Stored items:
______

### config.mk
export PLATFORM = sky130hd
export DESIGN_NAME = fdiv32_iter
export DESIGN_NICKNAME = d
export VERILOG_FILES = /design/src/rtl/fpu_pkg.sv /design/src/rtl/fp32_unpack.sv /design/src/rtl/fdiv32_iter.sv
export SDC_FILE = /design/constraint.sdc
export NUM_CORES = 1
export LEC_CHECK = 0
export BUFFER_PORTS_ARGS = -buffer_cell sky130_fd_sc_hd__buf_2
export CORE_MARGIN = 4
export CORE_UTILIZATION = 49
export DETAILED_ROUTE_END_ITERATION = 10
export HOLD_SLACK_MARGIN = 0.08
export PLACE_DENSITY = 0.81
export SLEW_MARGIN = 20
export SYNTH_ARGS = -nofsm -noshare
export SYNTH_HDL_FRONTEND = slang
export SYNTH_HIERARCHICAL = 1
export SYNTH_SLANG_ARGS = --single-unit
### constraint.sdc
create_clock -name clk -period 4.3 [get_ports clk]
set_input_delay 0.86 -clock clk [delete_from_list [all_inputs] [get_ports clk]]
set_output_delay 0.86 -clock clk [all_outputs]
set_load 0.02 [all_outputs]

______

- THE PROBLEM -
Count the lines above with the string "constraint"; report only that figure.

- RESPONSE TO THE EXERCISE -
2